Transfer Learning with ResNet50 Out of Memory Error Attempting to get 2048-element outputs


I am trying to extract 2048-element representations of fMNIST from a pre-trained resnet50. I need to store these vectors, presumably in a [60000,2048] data structure(currently trying tensors) in order to use them in subsequent experiments. My workflow is as below:

  1. Load fMNIST from torchvision
  2. Create dataloaders
  3. Loop through batches (for loop on a dataloder) extracting representations:
    - Inside the loop I call repeat_interleave to convert the gresycale channel to 3D (essentially copying the channel 3 times not doing any conversion)
    - create a temp variable storing those representations (batch_size, 2048)
    - send temporary output to cpu (because apparently it won’t even do 1 iteration on GPU)
    - store out in the final tensor.

After 4 iterations of batch size 64, a Tesla K4 from colab with 15GB crashes with out of memory error. Trying 1 iteration and checking memory with nvidia-smi shows 6.7 GB of GPU memory reserved. It might be naive but I would assume that this would be the memory needed at each iteration, but apparently it isn’t so?
How can I resolve this issue? What is the pytorch-way of generating such outputs from a pretrained model and storing them?

PS I have tried smaller batches and it works for a couple of extra iterations but it still crashes. I am assuming that intermediate temporary variables are created and not discarded at each loop. Also, tried to tackle this by calling:

del out

but to no avail…any help would be greatly appreciated. Thank you.

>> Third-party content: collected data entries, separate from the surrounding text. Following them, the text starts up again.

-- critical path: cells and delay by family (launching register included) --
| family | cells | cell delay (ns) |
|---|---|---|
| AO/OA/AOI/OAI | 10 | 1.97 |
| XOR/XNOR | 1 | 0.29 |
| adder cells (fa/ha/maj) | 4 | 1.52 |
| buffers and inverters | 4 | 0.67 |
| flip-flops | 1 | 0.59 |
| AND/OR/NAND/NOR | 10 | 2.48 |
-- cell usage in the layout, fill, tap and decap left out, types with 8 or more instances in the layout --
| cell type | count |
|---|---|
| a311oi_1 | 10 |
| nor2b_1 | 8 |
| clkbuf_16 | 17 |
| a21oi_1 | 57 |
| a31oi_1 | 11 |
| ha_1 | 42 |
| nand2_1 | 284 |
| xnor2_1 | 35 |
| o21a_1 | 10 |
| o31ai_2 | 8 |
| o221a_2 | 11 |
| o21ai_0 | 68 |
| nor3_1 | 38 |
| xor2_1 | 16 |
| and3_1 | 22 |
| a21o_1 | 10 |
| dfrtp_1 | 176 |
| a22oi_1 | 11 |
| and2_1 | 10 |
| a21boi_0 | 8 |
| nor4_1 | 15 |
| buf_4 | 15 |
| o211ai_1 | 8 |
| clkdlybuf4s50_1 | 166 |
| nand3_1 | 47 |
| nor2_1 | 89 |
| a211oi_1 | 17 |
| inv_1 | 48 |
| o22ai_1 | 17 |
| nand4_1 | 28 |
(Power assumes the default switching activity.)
`config.mk`:
```
export PLATFORM = sky130hd
export DESIGN_NAME = draw_cmd_sched
export DESIGN_NICKNAME = d
export VERILOG_FILES = /design/src/rtl/draw_pkg.sv /design/src/rtl/draw_req_window.sv /design/src/rtl/draw_cmd_sched.sv
export SDC_FILE = /design/constraint.sdc
export NUM_CORES = 1
export LEC_CHECK = 0
export CAP_MARGIN = 30
export CORE_ASPECT_RATIO = 0.75
export CORE_MARGIN = 10
export CORE_UTILIZATION = 27
export DETAILED_ROUTE_END_ITERATION = 10
export PLACE_DENSITY_LB_ADDON = 0.3
export SLEW_MARGIN = 10
export SYNTH_ARGS = -nofsm -noshare
export SYNTH_HDL_FRONTEND = slang
export SYNTH_SLANG_ARGS = --single-unit
```
`constraint.sdc`:
```
create_clock -name CLK -period 4.2 [get_ports CLK]
set_input_delay 0.63 -clock CLK [delete_from_list [all_inputs] [get_ports CLK]]
set_output_delay 0.63 -clock CLK [all_outputs]
set_load 0.02 [all_outputs]
```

Based on the description it seems that you are storing tensors in e.g. a list, which are still attached to the computation graph. Thus you wouldn’t only store the tensors, but the entire graph with all intermediate tensors in each iteration.
If you don’t need to call backward() on the stored tensor or any tensor created from it, you could detach() the tensor before storing it in the list (or any other container).

1 Like

Thank you @ptrblck . I solved this by calling .detach().cpu().numpy() on the output of the model.